EMC Test Facilities
Two recently built EMC Anechoic Chambers are 11.5 x 6.5 x 5.2 m high with internal dimensions of 10.5 x 5.5 m and 11.5 x 5 x 5 m high with internal dimensions of 9.6 x 3.1 m respectively, so they capable of accommodating both large and small systems and components. Access for test pieces is via 3m x 3m double doors. The walls are lined with TDK hybrid absorber utilising ferrite panels and styrofoam wedge absorbers, which attenuates fields from 30 MHz to 40 GHz. The rooms are fully DEF STAN 59-41, MIL STD 461E and DO 160 compliant and is equipped with removable penetration panels. A fully equipped 4 x 3m support room is located next to the anechoic chambers.
Mode stirred chamber
The Reverberation, or Mode Stirred, Chamber is 8.4 x 4.2 x 5m high and is constructed from a galvanised steel sandwich with a steel sheet floor. Access for components is via 3m x 3m double doors. The chamber has removable penetration panels and is equipped with a paddle stirrer (2m diameter x 1m deep) made from aluminium sheet.
- Frequency range: 200MHz to 40GHz
- Minimum pulse width: 20 μS (typically 30μS)
High Power Microwave Test Source
A modular VHF test source has been developed by MBDA UK Ltd in order to address EMC requirements for both military and non-military RF susceptibility and effects testing. This high power microwave test source comprises four subsystems: a Remote Control Unit (RCU), a Power and Control Unit (PCU), a Support Unit (SU), and a Radiating Unit (RU). The system is capable of operating from single shot up to high PRFs in either burst or continuous mode, and runs from a 24VDC power supply.
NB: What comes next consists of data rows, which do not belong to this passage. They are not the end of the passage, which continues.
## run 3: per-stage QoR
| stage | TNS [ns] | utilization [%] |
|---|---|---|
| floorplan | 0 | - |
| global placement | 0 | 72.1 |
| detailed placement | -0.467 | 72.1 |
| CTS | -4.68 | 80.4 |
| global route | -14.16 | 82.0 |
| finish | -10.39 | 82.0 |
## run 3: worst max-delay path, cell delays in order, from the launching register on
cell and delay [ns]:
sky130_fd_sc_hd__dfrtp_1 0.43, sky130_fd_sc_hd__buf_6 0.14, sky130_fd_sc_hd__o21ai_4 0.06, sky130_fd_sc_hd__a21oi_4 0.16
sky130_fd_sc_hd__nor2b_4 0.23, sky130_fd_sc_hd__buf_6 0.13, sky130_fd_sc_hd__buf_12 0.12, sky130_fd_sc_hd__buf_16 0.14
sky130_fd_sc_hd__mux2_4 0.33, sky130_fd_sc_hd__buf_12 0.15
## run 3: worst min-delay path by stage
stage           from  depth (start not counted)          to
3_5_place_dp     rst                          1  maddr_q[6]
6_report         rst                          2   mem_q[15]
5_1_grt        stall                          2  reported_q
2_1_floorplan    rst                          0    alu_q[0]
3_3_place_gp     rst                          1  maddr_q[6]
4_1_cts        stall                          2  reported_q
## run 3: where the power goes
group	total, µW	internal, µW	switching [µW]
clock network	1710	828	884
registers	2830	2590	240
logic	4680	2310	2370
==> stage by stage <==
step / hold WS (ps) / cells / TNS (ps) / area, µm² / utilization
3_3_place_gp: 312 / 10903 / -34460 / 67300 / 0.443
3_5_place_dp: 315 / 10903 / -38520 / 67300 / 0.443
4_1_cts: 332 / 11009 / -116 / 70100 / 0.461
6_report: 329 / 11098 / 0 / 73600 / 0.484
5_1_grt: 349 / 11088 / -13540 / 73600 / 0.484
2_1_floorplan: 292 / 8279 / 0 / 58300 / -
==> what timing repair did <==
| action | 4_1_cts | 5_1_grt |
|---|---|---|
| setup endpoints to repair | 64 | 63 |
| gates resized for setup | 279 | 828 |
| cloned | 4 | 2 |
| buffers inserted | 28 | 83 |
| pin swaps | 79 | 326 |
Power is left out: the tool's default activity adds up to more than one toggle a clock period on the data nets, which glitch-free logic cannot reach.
<file path="config.mk">
export PLATFORM = sky130hd
export DESIGN_NAME = fft_ram_reader_flat
export DESIGN_NICKNAME = d
export VERILOG_FILES = /design/src/rtl/fft_ram_reader_if.sv /design/src/rtl/fft_ram_reader.sv /design/src/flat_wrapper.sv
export SDC_FILE = /design/constraint.sdc
export NUM_CORES = 1
export LEC_CHECK = 0
export CORE_ASPECT_RATIO = 0.6
export CORE_MARGIN = 4
export CORE_UTILIZATION = 50
export DETAILED_ROUTE_END_ITERATION = 10
export DONT_BUFFER_PORTS = 1
export GPL_ROUTABILITY_DRIVEN = 0
export PLACE_DENSITY = 0.71
export SYNTH_ARGS = -nofsm -noshare
export SYNTH_HDL_FRONTEND = slang
export SYNTH_SLANG_ARGS = --single-unit
export TNS_END_PERCENT = 1
</file>
<file path="constraint.sdc">
create_clock -name rd_clk -period 10.7 [get_ports rd_clk]
set_input_delay 1.605 -clock rd_clk [delete_from_list [all_inputs] [get_ports rd_clk]]
set_output_delay 1.605 -clock rd_clk [all_outputs]
set_load 0.05 [all_outputs]
</file>
**src/rtl/ras_pkg.sv**
```systemverilog
// Shared sizing, snapshot type and modulo pointer helpers for the return-address stack.
package ras_pkg;

    localparam int XLEN     = 32;
    localparam int DEPTH    = 16;
    localparam int NUM_CKPT = 4;
    localparam int PTR_W    = $clog2(DEPTH);
    localparam int CNT_W    = PTR_W + 1;
    localparam int CKPT_W   = (NUM_CKPT > 1) ? $clog2(NUM_CKPT) : 1;

    typedef struct packed {
        logic [PTR_W-1:0] ptr;
        logic [CNT_W-1:0] count;
        logic [XLEN-1:0]  top;
    } ras_snap_t;

    // DEPTH is a power of two, so natural pointer overflow gives the modulo wrap.
    function automatic logic [PTR_W-1:0] ptr_inc(input logic [PTR_W-1:0] p);
        return p + {{(PTR_W-1){1'b0}}, 1'b1};
    endfunction

    function automatic logic [PTR_W-1:0] ptr_dec(input logic [PTR_W-1:0] p);
        return p - {{(PTR_W-1){1'b0}}, 1'b1};
    endfunction

endpackage

```
**src/rtl/ras_ckpt_file.sv**
```systemverilog
// Checkpoint register file: NUM_CKPT snapshots, synchronous write, combinational read.
// Latency: write visible next cycle; read zero-latency.
// Backpressure: none, every write is accepted.
module ras_ckpt_file
    import ras_pkg::*;
(
    input  logic              clk_i,
    input  logic              rst_i,
    input  logic              wr_vld,
    input  logic [CKPT_W-1:0] wr_idx,
    input  ras_snap_t         wr_dat,
    input  logic [CKPT_W-1:0] rd_idx,
    output ras_snap_t         rd_dat
);

    ras_snap_t slots [NUM_CKPT];

    always_ff @(posedge clk_i) begin
        if (rst_i) begin
            for (int i = 0; i < NUM_CKPT; i++) begin
                slots[i] <= '0;
            end
        end else if (wr_vld && (32'(wr_idx) < NUM_CKPT)) begin
            slots[wr_idx] <= wr_dat;
        end
    end

    always_comb begin
        rd_dat = '0;
        if (32'(rd_idx) < NUM_CKPT) begin
            rd_dat = slots[rd_idx];
        end
    end

endmodule

```
**src/rtl/ras_ckpt_stack.sv**
```systemverilog
// Return-address stack with speculative checkpoints for fetch-stage return prediction.
// Latency: updates land on the next edge; top/empty/full/count are read straight from state.
// Backpressure: none; pushes when full overwrite the oldest entry, pops on empty flag underflow.
module ras_ckpt_stack
    import ras_pkg::*;
(
    input  logic              clk_i,
    input  logic              rst_i,
    input  logic              push_i,
    input  logic              pop_i,
    input  logic [XLEN-1:0]   data_i,
    input  logic              ckpt_save_i,
    input  logic              ckpt_restore_i,
    input  logic [CKPT_W-1:0] ckpt_id_i,
    output logic [XLEN-1:0]   top_o,
    output logic              empty_o,
    output logic              full_o,
    output logic [CNT_W-1:0]  count_o,
    output logic              underflow_o
);

    logic [XLEN-1:0]  entry [DEPTH];
    logic [PTR_W-1:0] ptr;
    logic [CNT_W-1:0] count;
    logic             id_ok;
    logic             restore_vld;
    logic             save_vld;
    ras_snap_t        save_dat;
    ras_snap_t        rest_dat;

    assign id_ok       = (32'(ckpt_id_i) < NUM_CKPT);
    assign restore_vld = ckpt_restore_i && id_ok;
    assign save_vld    = ckpt_save_i && id_ok && !ckpt_restore_i;

    assign empty_o = (count == '0);
    assign full_o  = (count == CNT_W'(DEPTH));
    assign count_o = count;
    assign top_o   = empty_o ? '0 : entry[ptr_dec(ptr)];

    assign save_dat = '{ptr: ptr, count: count, top: top_o};

    ras_ckpt_file u_ckpt_file (
        .clk_i  (clk_i),
        .rst_i  (rst_i),
        .wr_vld (save_vld),
        .wr_idx (ckpt_id_i),
        .wr_dat (save_dat),
        .rd_idx (ckpt_id_i),
        .rd_dat (rest_dat)
    );

    always_ff @(posedge clk_i) begin
        if (rst_i) begin
            ptr         <= '0;
            count       <= '0;
            underflow_o <= 1'b0;
        end else begin
            underflow_o <= 1'b0;
            if (restore_vld) begin
                ptr   <= rest_dat.ptr;
                count <= rest_dat.count;
            end else if (push_i && (!pop_i || empty_o)) begin
                ptr <= ptr_inc(ptr);
                if (!full_o) begin
                    count <= count + 1'b1;
                end
            end else if (pop_i && !push_i) begin
                if (!empty_o) begin
                    ptr   <= ptr_dec(ptr);
                    count <= count - 1'b1;
                end else begin
                    underflow_o <= 1'b1;
                end
            end
        end
    end

    // Entry storage is never reset; reads of unwritten slots are masked by count.
    always_ff @(posedge clk_i) begin
        if (!rst_i) begin
            if (restore_vld) begin
                if (rest_dat.count != '0) begin
                    entry[ptr_dec(rest_dat.ptr)] <= rest_dat.top;
                end
            end else if (push_i) begin
                if (pop_i && !empty_o) begin
                    entry[ptr_dec(ptr)] <= data_i;
                end else begin
                    entry[ptr] <= data_i;
                end
            end
        end
    end

endmodule
```
<file path="src/rtl/smg_multi_display.sv">
// Multiplexed seven-segment display driver with brightness control and frame-synchronous updates.
// Latency: SmgData and ScanSig are registered and reflect the previous cycle's Idx/DivCnt. FrameDone is high for the cycle after each frame boundary.
// Backpressure: none. LoadEn is always accepted, and when several loads arrive in one frame the last one wins.
//
// Ports:
//   CLK, RST             rising-edge clock and synchronous active-high reset
//   LoadEn               one-cycle strobe that captures NumberSig/DotSig/BlankLead
//   NumberSig            hex nibbles, where nibble i is digit i and digit 0 is least significant
//   DotSig               decimal point per digit (1 = lit)
//   BlankLead            suppresses leading zeros when set
//   Bright               brightness 0..15, sampled live on every cycle
//   SmgData              segments {dp,g,f,e,d,c,b,a}; polarity is set by SEG_ACTIVE_LOW
//   ScanSig              one-hot digit select; polarity is set by SCAN_ACTIVE_LOW
//   FrameDone            one-cycle pulse at the end of each full scan frame
module smg_multi_display #(
   parameter int DIGITS          = 4,
   parameter int SCAN_DIV        = 50000,
   parameter bit SEG_ACTIVE_LOW  = 1'b1,
   parameter bit SCAN_ACTIVE_LOW = 1'b0
) (
   input  logic                  CLK,
   input  logic                  RST,
   input  logic                  LoadEn,
   input  logic [4*DIGITS-1:0]   NumberSig,
   input  logic [DIGITS-1:0]     DotSig,
   input  logic                  BlankLead,
   input  logic [3:0]            Bright,
   output logic [7:0]            SmgData,
   output logic [DIGITS-1:0]     ScanSig,
   output logic                  FrameDone
);

   localparam int DW        = $clog2(SCAN_DIV);
   localparam int SLICE_LEN = SCAN_DIV / 16;
   localparam int SW        = (SLICE_LEN > 1) ? $clog2(SLICE_LEN) : 1;
   localparam int IW        = (DIGITS > 1) ? $clog2(DIGITS) : 1;

   localparam logic [DW-1:0] DIV_MAX   = DW'(SCAN_DIV - 1);
   localparam logic [SW-1:0] SLICE_MAX = SW'(SLICE_LEN - 1);
   localparam logic [IW-1:0] IDX_MAX   = IW'(DIGITS - 1);

   // Everything one LoadEn captures, kept together so pending and display buffers match
   typedef struct packed {
      logic [4*DIGITS-1:0] num;
      logic [DIGITS-1:0]   dot;
      logic                blank;
   } dispRec_t;

   logic [DW-1:0]     DivCnt;
   logic [IW-1:0]     Idx;
   logic [SW-1:0]     sliceCnt;
   logic [3:0]        slice;
   dispRec_t          dispBuf;
   dispRec_t          pendBuf;
   dispRec_t          loadRec;
   logic              Pending;
   logic              frameEnd;
   logic              active;
   logic [7:0]        segReg;
   logic [DIGITS-1:0] scanReg;

   logic [DIGITS-1:0] blankVec;
   logic              zeroAbove;
   logic [3:0]        curNib;
   logic              curDot;
   logic              curBlank;

   function automatic logic [6:0] hexSeg(input logic [3:0] n);
      logic [6:0] s;
      case (n)
         4'h0: s = 7'h3F;
         4'h1: s = 7'h06;
         4'h2: s = 7'h5B;
         4'h3: s = 7'h4F;
         4'h4: s = 7'h66;
         4'h5: s = 7'h6D;
         4'h6: s = 7'h7D;
         4'h7: s = 7'h07;
         4'h8: s = 7'h7F;
         4'h9: s = 7'h6F;
         4'hA: s = 7'h77;
         4'hB: s = 7'h7C;
         4'hC: s = 7'h39;
         4'hD: s = 7'h5E;
         4'hE: s = 7'h79;
         default: s = 7'h71;
      endcase
      return s;
   endfunction

   assign loadRec  = '{num: NumberSig, dot: DotSig, blank: BlankLead};
   assign frameEnd = (Idx == IDX_MAX) && (DivCnt == DIV_MAX);
   // The first cycle of every slot stays dark so the previous digit's segments never ghost onto the next one
   assign active   = (slice <= Bright) && (DivCnt != '0);

   // Leading-zero mask: a digit is blank when it and every higher nibble are zero. Digit 0 is never blanked.
   always_comb begin
      blankVec  = '0;
      zeroAbove = 1'b1;
      for (int i = DIGITS - 1; i >= 0; i--) begin
         zeroAbove   = zeroAbove & (dispBuf.num[4*i +: 4] == 4'h0);
         blankVec[i] = dispBuf.blank && (i != 0) && zeroAbove;
      end
   end

   always_comb begin
      curNib   = 4'h0;
      curDot   = 1'b0;
      curBlank = 1'b0;
      for (int i = 0; i < DIGITS; i++) begin
         if (Idx == IW'(i)) begin
            curNib   = dispBuf.num[4*i +: 4];
            curDot   = dispBuf.dot[i];
            curBlank = blankVec[i];
         end
      end
   end

   // Slot, digit and sub-slice counters. The sub-slice counter wraps in step with DivCnt
   // because SCAN_DIV is exactly 16 sub-slices long.
   always_ff @(posedge CLK) begin
      if (RST) begin
         DivCnt   <= '0;
         Idx      <= '0;
         sliceCnt <= '0;
         slice    <= 4'd0;
      end else begin
         if (DivCnt == DIV_MAX) begin
            DivCnt <= '0;
            Idx    <= (Idx == IDX_MAX) ? '0 : Idx + 1'b1;
         end else begin
            DivCnt <= DivCnt + 1'b1;
         end
         if (sliceCnt == SLICE_MAX) begin
            sliceCnt <= '0;
            slice    <= slice + 4'd1;
         end else begin
            sliceCnt <= sliceCnt + 1'b1;
         end
      end
   end

   // Pending and display buffers. The display buffer changes only at a frame boundary.
   always_ff @(posedge CLK) begin
      if (RST) begin
         dispBuf <= '0;
         pendBuf <= '0;
         Pending <= 1'b0;
      end else if (frameEnd) begin
         if (LoadEn) begin
            dispBuf <= loadRec;
         end else if (Pending) begin
            dispBuf <= pendBuf;
         end
         Pending <= 1'b0;
      end else if (LoadEn) begin
         pendBuf <= loadRec;
         Pending <= 1'b1;
      end
   end

   // Output registers. Segments are forced off whenever no digit is selected.
   always_ff @(posedge CLK) begin
      if (RST) begin
         segReg    <= 8'h00;
         scanReg   <= '0;
         FrameDone <= 1'b0;
      end else begin
         FrameDone <= frameEnd;
         segReg    <= active ? {curDot, (curBlank ? 7'h00 : hexSeg(curNib))} : 8'h00;
         scanReg   <= active ? (DIGITS'(1) << Idx) : '0;
      end
   end

   assign SmgData = SEG_ACTIVE_LOW  ? ~segReg  : segReg;
   assign ScanSig = SCAN_ACTIVE_LOW ? ~scanReg : scanReg;

endmodule

</file>
<file path="config.mk">
export PLATFORM = sky130hd
export DESIGN_NAME = smg_multi_display
export DESIGN_NICKNAME = d
export VERILOG_FILES = /design/src/rtl/smg_multi_display.sv
export SDC_FILE = /design/constraint.sdc
export NUM_CORES = 1
export LEC_CHECK = 0
export CAP_MARGIN = 10
export CORE_ASPECT_RATIO = 0.9
export CORE_MARGIN = 3
export CORE_UTILIZATION = 64
export CTS_BUF_LIST = sky130_fd_sc_hd__clkbuf_4 sky130_fd_sc_hd__clkbuf_8
export DETAILED_ROUTE_END_ITERATION = 12
export PLACE_DENSITY = 0.93
export REMOVE_ABC_BUFFERS = 1
export SETUP_SLACK_MARGIN = 0.3
export SLEW_MARGIN = 25
export SYNTH_ARGS = -nofsm -noshare
export SYNTH_HDL_FRONTEND = slang
export SYNTH_SLANG_ARGS = --single-unit
</file>
<file path="constraint.sdc">
create_clock -name CLK -period 4.9 [get_ports CLK]
set_input_delay 0.49 -clock CLK [delete_from_list [all_inputs] [get_ports CLK]]
set_output_delay 0.49 -clock CLK [all_outputs]
set_load 0.03 [all_outputs]
</file>
==> flow_metrics.py <==
metrics = {
    "timing": {
        "layout_setup_ws_ns": 1.99,
        "setup_tns_ns": 0,
        "fmaxAchievable_mhz": 343,
        "slew_headroom_pct": 46.9,
        "setup_viol": 0,
        "post-route-period-util_pct": 59.5,
        "slew_viol_final": 0,
        "worstMarginPinSlew_ns": 0.796,
        "rsz0062_at_grt": "no",
        "hold_viol": 0,
        "layout_min_cycle_time_ns": 2.91,
        "clock_skew_ns": 0.00938,
    },
    "drt": {
        "routedWlPerCell_um": 14.9,
        "vias": 3308,
        "drcViolationCount": 0,
        "dr.first_iter.drc_count": 172,
        "vias_per_cell": 5.68,
        "wl_um": 8650,
        "ant_nets": 0,
        "dr.pass1.iters": 5,
    },
    "logic_synthesis": {
        "yosys.cell_count.top_type": "dfxtp_1",
        "yosysWarnings": 0,
        "syn_area_per_cell_um2": 9.40,
        "synth_top_family_by_area": "simple AND/OR/NAND/NOR gates",
        "synth.area.top_cells": "dfxtp_1 42%, mux2i_1 10%, nor2_1 7.7%, ha_1 5.8%, a211oi_2 5.5%",
        "ys_ff_latch": 90,
        "ys_types": 44,
        "synth_top_area_share_pct": 41.6,
        "synth-xor-area-share_pct": 5.66,
        "synth_cells": 461,
        "synthMuxAreaShare_pct": 10.4,
        "netlist_area_um2": 4330,
        "synth-compound-area-share_pct": 11.8,
        "yosys-top-cells-count": "90 x dfxtp_1, 89 x nor2_1, 45 x mux2i_1",
        "seq_area_frac_synth_pct": 41.6,
        "yosysTopAreaCell": "dfxtp_1",
        "synth_simple_gate_area_share_pct": 18.9,
        "synthAdderAreaFrac_pct": 5.78,
        "ys.flop_type": "dfxtp_1",
        "synth_edf_count": 0,
        "synth-async-reset-ratio_pct": 0,
    },
    "worst_setup_path": {
        "slowest_stage": "a221oi_1",
        "cp-start-kind": "register",
        "cp_data_arrival_time_ns": 3.19,
        "path_class": "register to register",
        "path_depth": 8,
        "end_kind": "register",
        "cp_cell_sequence": "ha_1, a211oi_1, a221oi_1, inv_1, ha_1, nor2_1, a21oi_1, a211oi_1",
        "path_max_fanout": 17,
        "critPathBufInv": 1,
        "worst_ep_required_time_ns": 5.17,
        "crit_family": "compound AO/OA/AOI/OAI gates",
        "max_stage_delay_ns": 0.72,
        "r2r_cells": 8,
    },
    "global_routing": {
        "grt_pass1_wl_um": 14800,
        "grt_pass1_vias": 3227,
        "grt_max_degree": 55,
        "overflow": 0,
        "grt_usage_pct": 23.4,
        "antenna_found_initial": 0,
    },
    "power": {
        "ir_worst_vdd_v": 0.000197,
        "leakage_nw": 1.90,
        "power_density_nw_per_um2": 288,
    },
    "clocking": {
        "clk_path_buf_depth": 2,
        "clk_pin_slew_ns": 0.08,
        "cts_sinks": 90,
        "htreeDepth": 3,
        "post_cts_buffers": 0,
        "cts.repair.resized": 0,
        "clockRootBuffer": "clkbuf_8",
        "holdBufCountCts": 0,
        "cts_tree": "yes",
        "cts_buffers": 9,
        "clock_latency_ns": 0.36,
    },
    "final_layout": {
        "nets": 538,
        "multi_input_area_um2": 2290,
        "fill_cells": 431,
        "stdcell_count": 582,
        "postLayoutCoreUtil_pct": 78.0,
        "seq_area_um2": 1800,
        "insertedDiodeCount": 0,
        "areaGrowthSynthToFinish_pct": 14.4,
        "final_layout_size_suffix_gt1_share_pct": 10.1,
    },
    "placed_design": {
        "dp_slack_ns": 2.06,
        "port_buffers": 40,
        "dp_cells": 566,
        "place_hpwl_um": 6190,
        "place_congestion": 0.870,
    },
    "floorplan": {
        "initial_core_util_pct": 68.2,
        "std_cell_rows": 27,
        "die_width_um": 92.7,
        "die_area_um2": 7790,
        "io_pins": 41,
        "fp.coreArea_um2": 6350,
        "die_h_um": 84.0,
    },
    "outcome": {
        "status": "finished clean",
    },
    "flow_run": {
        "cap_viol_max_count": 0,
    },
    "worst_hold_path": {
        "min_path_type": "register to register",
        "whs_path_depth": 1,
    },
}
## placed cells by master (no fill, tap or decap), types with 10 or more instances in the layout
master | synthesis | routed
xnor2_1 | 14 | 14
nand2_1 | 14 | 14
nand3_1 | 14 | 14
dfxtp_1 | 90 | 90
xor2_1 | 14 | 14
clkdlybuf4s50_1 | 0 | 39
a211oi_2 | 19 | 19
clkbuf_8 | 0 | 12
a211oi_1 | 10 | 10
nor2_1 | 89 | 89
nor3_1 | 10 | 10
mux2i_1 | 45 | 45
ha_1 | 20 | 20
inv_1 | 29 | 29
## area by class of cell
class                   count  share of cell area, %
clock buffers              13                   3.49
clock inverters             3                  0.935
inverters                  29                   2.20
multi-input cells         316                   46.2
flip-flops and latches     90                   36.4
well taps                  87                   2.20
repair buffers             44                   8.59
## power by group
group          switching [mW]  internal [mW]  total, mW
combinational          0.0702         0.0616      0.132
clock                   0.246          0.284      0.530
sequential             0.0118          0.752      0.764
## final timing paths
path | to | start | slack, ns
worst max-delay path | segReg[3] | Idx[1] | 1.99
worst min-delay path | sliceCnt[0] | sliceCnt[0] | 0.47
worst max register to register | segReg[3] | Idx[1] | 1.99
worst min register to register | sliceCnt[0] | sliceCnt[0] | 0.47
## logic make-up (layout without fill, tap and decap cells)
kind of cell / Yosys count / after routing
AOI/OAI and AO/OA: 54 / 54
xor gates and xnor gates: 28 / 28
adders and majority gates: 20 / 20
buffers and inverters: 55 / 89
DFF: 90 / 90
muxes: 45 / 45
and+or+nand+nor: 169 / 169
## flip-flops by register name, indices dropped and copies added, names as in the netlist
name       cells
DivCnt        16
FrameDone      1
Idx            2
Pending        1
ScanSig        4
dispBuf       21
pendBuf       21
segReg         8
slice          4
sliceCnt      12
## metal layers
metal | part of all wire (%) | vias up | GRT usage [%]
li1 | - | 1639 | -
met1 | 43 | 1554 | 28.6
met2 | 50 | 96 | 40.1
met3 | 5.5 | 19 | 6.40
met4 | 1.5 | 0 | 6.79
met5 | 0 | - | 0
## stage by stage
stage	power, mW	hold slack, ns	cell area (um2)
2_1_floorplan	0.848	0.430	4190
3_3_place_gp	0.905	0.445	4730
3_5_place_dp	0.913	0.458	4730
4_1_cts	1.43	0.476	4950
5_1_grt	1.48	0.489	4950
6_report	1.43	0.474	4950
Note: power is estimated with default switching activity, not from simulation.
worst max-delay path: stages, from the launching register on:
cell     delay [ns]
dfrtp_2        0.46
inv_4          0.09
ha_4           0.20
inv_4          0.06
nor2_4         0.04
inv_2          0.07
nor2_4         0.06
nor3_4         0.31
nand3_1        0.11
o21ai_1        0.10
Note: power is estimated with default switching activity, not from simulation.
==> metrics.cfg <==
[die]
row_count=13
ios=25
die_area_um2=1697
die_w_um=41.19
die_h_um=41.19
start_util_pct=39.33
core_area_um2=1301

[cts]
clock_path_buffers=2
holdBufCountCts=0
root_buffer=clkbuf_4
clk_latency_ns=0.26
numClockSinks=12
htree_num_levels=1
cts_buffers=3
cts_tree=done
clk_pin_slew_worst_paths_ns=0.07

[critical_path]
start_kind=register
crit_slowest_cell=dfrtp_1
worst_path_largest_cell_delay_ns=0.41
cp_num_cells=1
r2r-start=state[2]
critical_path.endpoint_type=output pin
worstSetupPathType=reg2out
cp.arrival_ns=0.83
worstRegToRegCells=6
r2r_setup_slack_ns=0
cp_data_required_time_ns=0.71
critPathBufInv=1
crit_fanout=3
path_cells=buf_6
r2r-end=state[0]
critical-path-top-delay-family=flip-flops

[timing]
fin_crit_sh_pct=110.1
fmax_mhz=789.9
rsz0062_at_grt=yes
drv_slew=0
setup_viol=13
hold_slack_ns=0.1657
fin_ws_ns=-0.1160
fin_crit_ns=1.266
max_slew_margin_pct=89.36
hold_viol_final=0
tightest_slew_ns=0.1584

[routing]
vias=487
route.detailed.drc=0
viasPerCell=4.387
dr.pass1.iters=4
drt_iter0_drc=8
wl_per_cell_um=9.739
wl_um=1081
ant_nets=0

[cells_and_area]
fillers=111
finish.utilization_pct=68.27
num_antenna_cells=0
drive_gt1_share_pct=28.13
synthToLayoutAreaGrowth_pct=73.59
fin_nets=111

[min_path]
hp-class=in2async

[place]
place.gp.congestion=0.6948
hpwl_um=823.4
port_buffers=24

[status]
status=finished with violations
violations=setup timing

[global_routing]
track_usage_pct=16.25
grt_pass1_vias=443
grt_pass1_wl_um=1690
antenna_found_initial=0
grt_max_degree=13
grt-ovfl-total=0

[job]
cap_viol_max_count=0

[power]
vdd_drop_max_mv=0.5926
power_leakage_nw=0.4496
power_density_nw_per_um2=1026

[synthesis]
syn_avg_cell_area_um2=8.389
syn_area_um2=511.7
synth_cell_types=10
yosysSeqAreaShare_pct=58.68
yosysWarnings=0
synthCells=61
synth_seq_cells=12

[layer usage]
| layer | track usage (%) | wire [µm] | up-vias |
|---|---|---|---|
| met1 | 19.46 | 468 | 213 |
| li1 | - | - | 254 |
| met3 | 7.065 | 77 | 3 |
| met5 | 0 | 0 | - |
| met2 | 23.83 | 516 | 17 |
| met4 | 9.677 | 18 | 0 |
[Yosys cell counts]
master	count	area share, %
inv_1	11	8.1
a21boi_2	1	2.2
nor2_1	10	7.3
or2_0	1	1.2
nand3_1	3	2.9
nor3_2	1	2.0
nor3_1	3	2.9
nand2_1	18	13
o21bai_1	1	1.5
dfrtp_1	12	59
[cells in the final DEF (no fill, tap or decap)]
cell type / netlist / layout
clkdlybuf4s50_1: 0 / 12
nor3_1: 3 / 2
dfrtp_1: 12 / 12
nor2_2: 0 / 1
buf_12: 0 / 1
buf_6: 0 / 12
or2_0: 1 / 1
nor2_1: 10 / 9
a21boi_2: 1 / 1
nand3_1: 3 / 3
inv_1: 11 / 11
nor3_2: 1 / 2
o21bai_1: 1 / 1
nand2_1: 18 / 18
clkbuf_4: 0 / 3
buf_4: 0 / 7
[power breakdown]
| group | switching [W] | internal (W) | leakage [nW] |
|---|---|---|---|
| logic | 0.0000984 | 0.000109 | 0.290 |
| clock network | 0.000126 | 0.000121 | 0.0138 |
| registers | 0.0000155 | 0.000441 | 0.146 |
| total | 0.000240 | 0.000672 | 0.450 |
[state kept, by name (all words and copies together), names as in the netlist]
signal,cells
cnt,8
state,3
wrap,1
- Operating frequency: 80MHz to 200MHz
- 1 million pulse lifetime
- Field levels representative of DEW sources in the far field
- Variable Pulse repetition frequency
- Standard up to 20Hz continuous
- Available with greater than 1kHz in bursts
- High reliability: no regular maintenance required
- Built in Safety Monitoring system
The high power microwave test source development programme has resulted in a very significant improvement to the longevity of the RF test source. A number of issues have been resolved by the use of novel techniques. These include new high voltage insulation techniques, new approaches to high voltage switch design and the reduction of high electric field stresses through the use of novel materials.